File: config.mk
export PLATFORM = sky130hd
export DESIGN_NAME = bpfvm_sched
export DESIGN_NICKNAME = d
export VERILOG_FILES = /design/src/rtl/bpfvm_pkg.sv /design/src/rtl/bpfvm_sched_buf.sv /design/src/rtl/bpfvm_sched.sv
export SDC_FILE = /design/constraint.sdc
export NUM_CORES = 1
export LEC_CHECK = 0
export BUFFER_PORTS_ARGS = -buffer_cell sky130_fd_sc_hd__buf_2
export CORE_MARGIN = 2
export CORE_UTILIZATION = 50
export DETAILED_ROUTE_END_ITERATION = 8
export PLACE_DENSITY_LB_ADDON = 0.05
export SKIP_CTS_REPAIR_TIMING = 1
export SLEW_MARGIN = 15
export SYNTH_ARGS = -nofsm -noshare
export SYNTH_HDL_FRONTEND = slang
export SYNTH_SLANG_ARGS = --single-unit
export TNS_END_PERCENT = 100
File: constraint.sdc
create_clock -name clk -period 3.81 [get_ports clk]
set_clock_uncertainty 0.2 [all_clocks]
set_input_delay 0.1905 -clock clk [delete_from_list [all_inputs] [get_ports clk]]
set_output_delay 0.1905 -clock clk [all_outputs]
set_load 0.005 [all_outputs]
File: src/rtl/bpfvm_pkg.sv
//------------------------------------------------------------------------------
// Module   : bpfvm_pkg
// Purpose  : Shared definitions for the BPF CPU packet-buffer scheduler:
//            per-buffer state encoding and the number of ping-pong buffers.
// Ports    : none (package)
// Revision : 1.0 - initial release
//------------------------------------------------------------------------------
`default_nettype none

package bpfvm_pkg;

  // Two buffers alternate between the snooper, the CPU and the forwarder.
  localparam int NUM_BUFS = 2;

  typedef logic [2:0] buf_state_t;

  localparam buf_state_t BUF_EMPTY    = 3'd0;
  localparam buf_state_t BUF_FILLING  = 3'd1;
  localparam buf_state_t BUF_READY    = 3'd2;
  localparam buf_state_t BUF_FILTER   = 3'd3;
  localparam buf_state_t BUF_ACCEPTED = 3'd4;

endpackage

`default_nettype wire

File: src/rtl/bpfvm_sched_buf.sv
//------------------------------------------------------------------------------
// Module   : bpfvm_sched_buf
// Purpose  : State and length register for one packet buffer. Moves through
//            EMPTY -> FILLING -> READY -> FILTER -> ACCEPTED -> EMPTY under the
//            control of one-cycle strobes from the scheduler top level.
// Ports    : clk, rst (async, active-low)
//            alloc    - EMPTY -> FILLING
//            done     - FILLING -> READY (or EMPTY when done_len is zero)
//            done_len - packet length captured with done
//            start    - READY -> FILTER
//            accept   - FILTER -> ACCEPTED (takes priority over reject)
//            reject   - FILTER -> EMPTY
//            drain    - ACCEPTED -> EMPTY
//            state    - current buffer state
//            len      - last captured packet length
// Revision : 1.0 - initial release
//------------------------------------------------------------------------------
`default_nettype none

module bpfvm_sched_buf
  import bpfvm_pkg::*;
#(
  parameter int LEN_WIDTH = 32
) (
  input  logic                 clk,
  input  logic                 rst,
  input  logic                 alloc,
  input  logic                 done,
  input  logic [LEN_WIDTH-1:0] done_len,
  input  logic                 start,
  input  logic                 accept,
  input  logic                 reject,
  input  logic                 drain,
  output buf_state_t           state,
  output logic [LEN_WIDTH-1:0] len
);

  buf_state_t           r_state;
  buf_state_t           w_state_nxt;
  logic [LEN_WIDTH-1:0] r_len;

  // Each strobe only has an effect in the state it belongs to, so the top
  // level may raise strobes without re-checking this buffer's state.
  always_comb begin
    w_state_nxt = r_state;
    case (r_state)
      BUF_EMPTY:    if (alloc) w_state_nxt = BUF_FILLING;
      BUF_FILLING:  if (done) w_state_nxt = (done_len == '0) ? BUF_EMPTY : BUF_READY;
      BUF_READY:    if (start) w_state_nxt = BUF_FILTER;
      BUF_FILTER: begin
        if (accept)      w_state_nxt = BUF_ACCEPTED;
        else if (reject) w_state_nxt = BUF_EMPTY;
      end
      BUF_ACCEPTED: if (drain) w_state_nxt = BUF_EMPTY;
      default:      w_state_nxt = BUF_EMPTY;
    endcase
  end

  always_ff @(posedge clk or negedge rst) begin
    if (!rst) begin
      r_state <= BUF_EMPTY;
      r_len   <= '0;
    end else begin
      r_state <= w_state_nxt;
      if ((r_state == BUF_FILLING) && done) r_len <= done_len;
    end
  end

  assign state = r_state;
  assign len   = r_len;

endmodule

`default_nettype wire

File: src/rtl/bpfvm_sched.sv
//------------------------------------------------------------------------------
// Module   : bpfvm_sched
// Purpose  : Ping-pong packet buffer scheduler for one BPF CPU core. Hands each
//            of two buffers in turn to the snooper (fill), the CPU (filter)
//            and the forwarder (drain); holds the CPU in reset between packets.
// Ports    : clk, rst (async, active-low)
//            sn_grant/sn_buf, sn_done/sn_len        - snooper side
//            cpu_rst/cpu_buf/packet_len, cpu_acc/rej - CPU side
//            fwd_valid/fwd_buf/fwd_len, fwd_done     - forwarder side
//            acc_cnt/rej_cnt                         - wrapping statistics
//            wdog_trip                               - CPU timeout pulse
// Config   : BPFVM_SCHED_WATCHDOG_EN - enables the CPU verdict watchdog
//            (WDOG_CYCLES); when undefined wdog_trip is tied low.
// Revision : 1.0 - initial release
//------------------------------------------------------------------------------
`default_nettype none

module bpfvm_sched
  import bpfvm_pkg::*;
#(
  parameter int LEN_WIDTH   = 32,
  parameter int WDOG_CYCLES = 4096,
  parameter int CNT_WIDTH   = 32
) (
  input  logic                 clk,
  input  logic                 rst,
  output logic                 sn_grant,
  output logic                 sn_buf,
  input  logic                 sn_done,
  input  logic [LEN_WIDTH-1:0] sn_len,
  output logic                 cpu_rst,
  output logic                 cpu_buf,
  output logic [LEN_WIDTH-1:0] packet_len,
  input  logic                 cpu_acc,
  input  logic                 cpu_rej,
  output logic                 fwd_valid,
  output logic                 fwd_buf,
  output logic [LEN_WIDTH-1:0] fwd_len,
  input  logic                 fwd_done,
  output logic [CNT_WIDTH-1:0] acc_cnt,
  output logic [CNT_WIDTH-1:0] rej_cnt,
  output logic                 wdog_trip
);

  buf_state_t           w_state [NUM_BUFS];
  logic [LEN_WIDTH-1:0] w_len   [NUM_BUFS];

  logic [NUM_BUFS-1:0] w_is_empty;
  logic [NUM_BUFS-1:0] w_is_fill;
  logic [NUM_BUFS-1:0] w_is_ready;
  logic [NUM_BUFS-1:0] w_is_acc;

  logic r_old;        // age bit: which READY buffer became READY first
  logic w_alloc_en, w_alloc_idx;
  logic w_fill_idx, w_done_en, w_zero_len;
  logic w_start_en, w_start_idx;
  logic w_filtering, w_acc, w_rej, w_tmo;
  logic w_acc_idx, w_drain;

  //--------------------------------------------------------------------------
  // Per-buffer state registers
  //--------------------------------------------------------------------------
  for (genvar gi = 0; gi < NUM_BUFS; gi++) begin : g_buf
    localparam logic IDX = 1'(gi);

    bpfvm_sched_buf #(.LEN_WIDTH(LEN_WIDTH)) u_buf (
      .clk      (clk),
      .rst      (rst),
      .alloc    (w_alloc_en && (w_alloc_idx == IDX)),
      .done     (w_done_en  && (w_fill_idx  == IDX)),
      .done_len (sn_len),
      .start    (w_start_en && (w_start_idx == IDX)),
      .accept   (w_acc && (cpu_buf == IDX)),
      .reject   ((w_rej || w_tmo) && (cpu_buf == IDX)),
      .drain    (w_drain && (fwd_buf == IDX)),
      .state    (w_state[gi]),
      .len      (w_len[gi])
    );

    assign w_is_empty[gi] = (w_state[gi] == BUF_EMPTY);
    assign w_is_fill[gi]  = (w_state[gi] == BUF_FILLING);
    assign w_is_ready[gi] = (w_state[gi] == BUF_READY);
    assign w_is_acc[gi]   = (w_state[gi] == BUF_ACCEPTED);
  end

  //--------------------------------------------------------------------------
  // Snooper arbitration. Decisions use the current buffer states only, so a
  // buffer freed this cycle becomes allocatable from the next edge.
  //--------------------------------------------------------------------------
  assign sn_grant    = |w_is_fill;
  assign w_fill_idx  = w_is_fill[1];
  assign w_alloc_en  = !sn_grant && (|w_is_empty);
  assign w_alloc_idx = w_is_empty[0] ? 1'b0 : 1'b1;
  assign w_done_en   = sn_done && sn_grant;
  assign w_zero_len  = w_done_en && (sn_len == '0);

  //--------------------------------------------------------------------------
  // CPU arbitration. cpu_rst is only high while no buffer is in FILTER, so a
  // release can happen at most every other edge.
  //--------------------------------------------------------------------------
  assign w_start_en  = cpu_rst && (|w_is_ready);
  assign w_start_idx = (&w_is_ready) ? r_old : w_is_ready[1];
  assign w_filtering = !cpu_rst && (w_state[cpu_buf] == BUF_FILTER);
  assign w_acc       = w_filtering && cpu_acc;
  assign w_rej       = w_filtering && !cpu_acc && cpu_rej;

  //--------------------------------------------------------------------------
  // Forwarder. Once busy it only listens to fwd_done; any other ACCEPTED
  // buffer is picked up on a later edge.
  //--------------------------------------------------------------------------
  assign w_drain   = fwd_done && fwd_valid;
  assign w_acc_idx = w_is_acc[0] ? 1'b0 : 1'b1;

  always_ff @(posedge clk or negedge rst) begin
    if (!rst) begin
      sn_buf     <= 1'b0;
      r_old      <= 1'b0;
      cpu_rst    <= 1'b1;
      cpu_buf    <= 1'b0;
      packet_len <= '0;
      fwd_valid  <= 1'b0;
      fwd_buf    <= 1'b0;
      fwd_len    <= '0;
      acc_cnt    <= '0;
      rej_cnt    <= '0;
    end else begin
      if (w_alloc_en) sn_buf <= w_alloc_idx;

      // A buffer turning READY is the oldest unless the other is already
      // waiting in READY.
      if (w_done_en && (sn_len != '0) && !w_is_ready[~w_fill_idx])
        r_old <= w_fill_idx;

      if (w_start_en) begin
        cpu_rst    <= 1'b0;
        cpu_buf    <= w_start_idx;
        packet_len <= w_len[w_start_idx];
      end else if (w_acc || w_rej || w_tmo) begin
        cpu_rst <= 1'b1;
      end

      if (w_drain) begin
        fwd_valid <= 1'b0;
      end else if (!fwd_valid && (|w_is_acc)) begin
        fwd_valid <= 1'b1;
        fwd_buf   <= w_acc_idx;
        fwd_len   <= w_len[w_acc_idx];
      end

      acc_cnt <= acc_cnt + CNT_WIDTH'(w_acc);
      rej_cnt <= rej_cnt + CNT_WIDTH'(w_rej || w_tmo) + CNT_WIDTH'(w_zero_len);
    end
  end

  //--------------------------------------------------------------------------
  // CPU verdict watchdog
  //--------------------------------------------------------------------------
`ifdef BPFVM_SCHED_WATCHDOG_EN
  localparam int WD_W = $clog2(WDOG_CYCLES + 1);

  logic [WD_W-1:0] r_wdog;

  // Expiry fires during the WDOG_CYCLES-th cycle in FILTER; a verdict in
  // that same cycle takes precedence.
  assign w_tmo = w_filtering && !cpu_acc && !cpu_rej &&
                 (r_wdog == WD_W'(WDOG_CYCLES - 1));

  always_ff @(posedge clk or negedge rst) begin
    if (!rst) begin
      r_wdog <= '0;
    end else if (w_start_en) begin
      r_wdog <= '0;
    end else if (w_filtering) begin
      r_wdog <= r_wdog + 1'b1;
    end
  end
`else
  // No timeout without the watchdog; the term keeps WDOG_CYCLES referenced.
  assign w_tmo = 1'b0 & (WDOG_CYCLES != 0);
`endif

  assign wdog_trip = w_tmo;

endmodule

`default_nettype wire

...

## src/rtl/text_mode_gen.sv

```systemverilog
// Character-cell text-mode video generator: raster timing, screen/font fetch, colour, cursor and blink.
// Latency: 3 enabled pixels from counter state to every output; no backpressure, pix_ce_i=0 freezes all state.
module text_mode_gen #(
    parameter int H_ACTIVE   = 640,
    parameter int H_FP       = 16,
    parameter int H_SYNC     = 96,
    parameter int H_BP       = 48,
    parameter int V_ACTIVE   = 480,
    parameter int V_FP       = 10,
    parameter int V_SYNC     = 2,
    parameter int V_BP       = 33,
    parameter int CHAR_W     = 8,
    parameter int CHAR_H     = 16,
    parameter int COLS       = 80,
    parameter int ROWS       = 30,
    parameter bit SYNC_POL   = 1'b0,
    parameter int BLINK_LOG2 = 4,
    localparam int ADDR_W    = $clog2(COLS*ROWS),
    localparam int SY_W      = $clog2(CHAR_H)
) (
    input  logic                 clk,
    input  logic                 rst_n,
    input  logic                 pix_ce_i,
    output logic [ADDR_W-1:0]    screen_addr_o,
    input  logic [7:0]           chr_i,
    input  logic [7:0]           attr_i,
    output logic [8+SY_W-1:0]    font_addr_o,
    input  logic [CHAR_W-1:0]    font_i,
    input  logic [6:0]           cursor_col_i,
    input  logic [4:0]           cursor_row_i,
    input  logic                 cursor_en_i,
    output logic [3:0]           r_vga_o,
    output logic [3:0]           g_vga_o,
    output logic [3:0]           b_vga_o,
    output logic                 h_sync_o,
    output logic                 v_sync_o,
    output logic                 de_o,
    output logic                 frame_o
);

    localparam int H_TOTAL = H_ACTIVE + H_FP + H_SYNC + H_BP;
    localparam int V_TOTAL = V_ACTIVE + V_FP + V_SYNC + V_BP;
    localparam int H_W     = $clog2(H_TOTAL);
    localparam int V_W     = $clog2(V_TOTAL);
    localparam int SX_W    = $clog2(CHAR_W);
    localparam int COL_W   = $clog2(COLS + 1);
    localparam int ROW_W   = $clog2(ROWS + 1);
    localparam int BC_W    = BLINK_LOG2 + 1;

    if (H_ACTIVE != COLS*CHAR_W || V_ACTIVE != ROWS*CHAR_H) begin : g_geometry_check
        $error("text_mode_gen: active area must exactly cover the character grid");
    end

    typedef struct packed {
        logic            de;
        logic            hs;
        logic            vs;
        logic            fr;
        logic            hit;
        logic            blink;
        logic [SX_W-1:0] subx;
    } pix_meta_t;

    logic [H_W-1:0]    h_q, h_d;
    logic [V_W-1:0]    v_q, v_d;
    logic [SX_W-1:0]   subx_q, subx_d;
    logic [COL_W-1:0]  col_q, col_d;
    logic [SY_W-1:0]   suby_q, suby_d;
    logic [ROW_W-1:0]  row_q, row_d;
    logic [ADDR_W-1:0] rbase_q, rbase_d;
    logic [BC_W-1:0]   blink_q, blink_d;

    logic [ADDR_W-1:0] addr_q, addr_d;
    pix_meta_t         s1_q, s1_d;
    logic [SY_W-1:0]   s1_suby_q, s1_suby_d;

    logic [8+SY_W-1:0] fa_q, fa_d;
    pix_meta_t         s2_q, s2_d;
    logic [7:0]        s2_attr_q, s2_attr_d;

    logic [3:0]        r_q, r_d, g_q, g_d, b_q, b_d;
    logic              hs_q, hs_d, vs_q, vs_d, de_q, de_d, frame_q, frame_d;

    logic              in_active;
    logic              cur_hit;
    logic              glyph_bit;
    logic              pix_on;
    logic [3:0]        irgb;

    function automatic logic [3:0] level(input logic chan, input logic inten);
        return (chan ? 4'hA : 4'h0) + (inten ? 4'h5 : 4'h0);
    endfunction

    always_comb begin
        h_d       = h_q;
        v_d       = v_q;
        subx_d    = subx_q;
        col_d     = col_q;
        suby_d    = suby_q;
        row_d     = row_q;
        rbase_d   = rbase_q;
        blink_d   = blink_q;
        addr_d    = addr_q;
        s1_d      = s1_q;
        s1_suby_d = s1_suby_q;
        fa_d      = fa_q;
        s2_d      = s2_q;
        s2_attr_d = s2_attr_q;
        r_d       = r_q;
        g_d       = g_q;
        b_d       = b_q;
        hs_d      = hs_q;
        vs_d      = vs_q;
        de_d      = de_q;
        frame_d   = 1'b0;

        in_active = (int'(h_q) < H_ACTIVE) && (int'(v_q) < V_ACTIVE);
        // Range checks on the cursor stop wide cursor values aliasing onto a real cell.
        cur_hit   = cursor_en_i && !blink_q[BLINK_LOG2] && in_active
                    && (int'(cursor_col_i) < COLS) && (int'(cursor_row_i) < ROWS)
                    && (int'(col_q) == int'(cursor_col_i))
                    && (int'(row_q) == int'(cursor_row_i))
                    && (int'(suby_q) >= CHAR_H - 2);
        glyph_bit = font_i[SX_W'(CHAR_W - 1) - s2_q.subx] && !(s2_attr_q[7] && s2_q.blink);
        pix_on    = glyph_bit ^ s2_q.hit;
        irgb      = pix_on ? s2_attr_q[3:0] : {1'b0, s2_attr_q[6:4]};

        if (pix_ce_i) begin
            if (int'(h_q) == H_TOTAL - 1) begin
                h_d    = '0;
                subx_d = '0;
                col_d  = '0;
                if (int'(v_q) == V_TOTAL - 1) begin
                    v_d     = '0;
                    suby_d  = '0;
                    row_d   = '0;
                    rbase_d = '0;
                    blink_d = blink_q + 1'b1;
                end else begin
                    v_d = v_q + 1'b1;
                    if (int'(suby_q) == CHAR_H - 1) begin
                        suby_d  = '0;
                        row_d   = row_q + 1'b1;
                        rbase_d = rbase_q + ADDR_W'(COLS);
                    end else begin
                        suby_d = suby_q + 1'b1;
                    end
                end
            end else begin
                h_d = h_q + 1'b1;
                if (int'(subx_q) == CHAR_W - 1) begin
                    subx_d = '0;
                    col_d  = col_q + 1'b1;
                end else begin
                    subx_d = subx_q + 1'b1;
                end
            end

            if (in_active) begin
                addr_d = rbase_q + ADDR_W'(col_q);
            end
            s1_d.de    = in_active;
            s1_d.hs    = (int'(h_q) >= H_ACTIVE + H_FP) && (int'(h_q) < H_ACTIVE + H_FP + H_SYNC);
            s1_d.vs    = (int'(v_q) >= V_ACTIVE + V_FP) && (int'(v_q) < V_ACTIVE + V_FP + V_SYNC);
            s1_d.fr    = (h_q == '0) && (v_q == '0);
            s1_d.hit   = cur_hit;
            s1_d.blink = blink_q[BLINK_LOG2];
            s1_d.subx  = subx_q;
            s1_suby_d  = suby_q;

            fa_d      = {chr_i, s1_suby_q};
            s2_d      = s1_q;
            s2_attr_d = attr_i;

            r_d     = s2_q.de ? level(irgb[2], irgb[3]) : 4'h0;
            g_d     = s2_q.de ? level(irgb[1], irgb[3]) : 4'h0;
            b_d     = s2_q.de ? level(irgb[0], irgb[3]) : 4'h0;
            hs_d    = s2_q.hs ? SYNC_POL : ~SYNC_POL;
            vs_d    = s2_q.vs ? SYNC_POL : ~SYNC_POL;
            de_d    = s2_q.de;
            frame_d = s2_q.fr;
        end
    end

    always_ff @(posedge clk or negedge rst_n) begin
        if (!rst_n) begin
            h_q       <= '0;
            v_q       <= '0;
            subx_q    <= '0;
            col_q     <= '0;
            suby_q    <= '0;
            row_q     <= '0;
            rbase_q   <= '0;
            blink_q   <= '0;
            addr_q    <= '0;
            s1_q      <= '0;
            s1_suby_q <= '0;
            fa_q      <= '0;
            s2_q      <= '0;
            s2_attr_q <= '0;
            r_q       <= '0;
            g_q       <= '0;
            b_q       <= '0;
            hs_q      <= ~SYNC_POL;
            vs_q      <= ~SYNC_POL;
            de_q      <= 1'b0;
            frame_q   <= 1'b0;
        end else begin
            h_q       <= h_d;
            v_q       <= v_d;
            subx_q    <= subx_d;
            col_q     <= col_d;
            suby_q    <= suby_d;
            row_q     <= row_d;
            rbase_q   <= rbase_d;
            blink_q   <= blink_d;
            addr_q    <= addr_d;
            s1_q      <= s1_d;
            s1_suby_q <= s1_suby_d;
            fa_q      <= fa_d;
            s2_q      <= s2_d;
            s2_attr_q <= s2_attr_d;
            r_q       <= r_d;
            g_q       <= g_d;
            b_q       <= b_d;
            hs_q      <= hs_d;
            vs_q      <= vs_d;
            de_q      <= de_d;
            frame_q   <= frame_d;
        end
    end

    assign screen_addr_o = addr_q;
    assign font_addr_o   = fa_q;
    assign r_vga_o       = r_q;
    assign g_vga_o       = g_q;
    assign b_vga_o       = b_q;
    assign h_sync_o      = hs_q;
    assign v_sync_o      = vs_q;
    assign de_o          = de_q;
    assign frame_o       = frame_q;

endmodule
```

- _What you need to do_: Which lines in the material contain the word "irgb"? Pull each of them out.

- _Reply_:
    logic [3:0]        irgb;
        irgb      = pix_on ? s2_attr_q[3:0] : {1'b0, s2_attr_q[6:4]};
            r_d     = s2_q.de ? level(irgb[2], irgb[3]) : 4'h0;
            g_d     = s2_q.de ? level(irgb[1], irgb[3]) : 4'h0;
            b_d     = s2_q.de ? level(irgb[0], irgb[3]) : 4'h0;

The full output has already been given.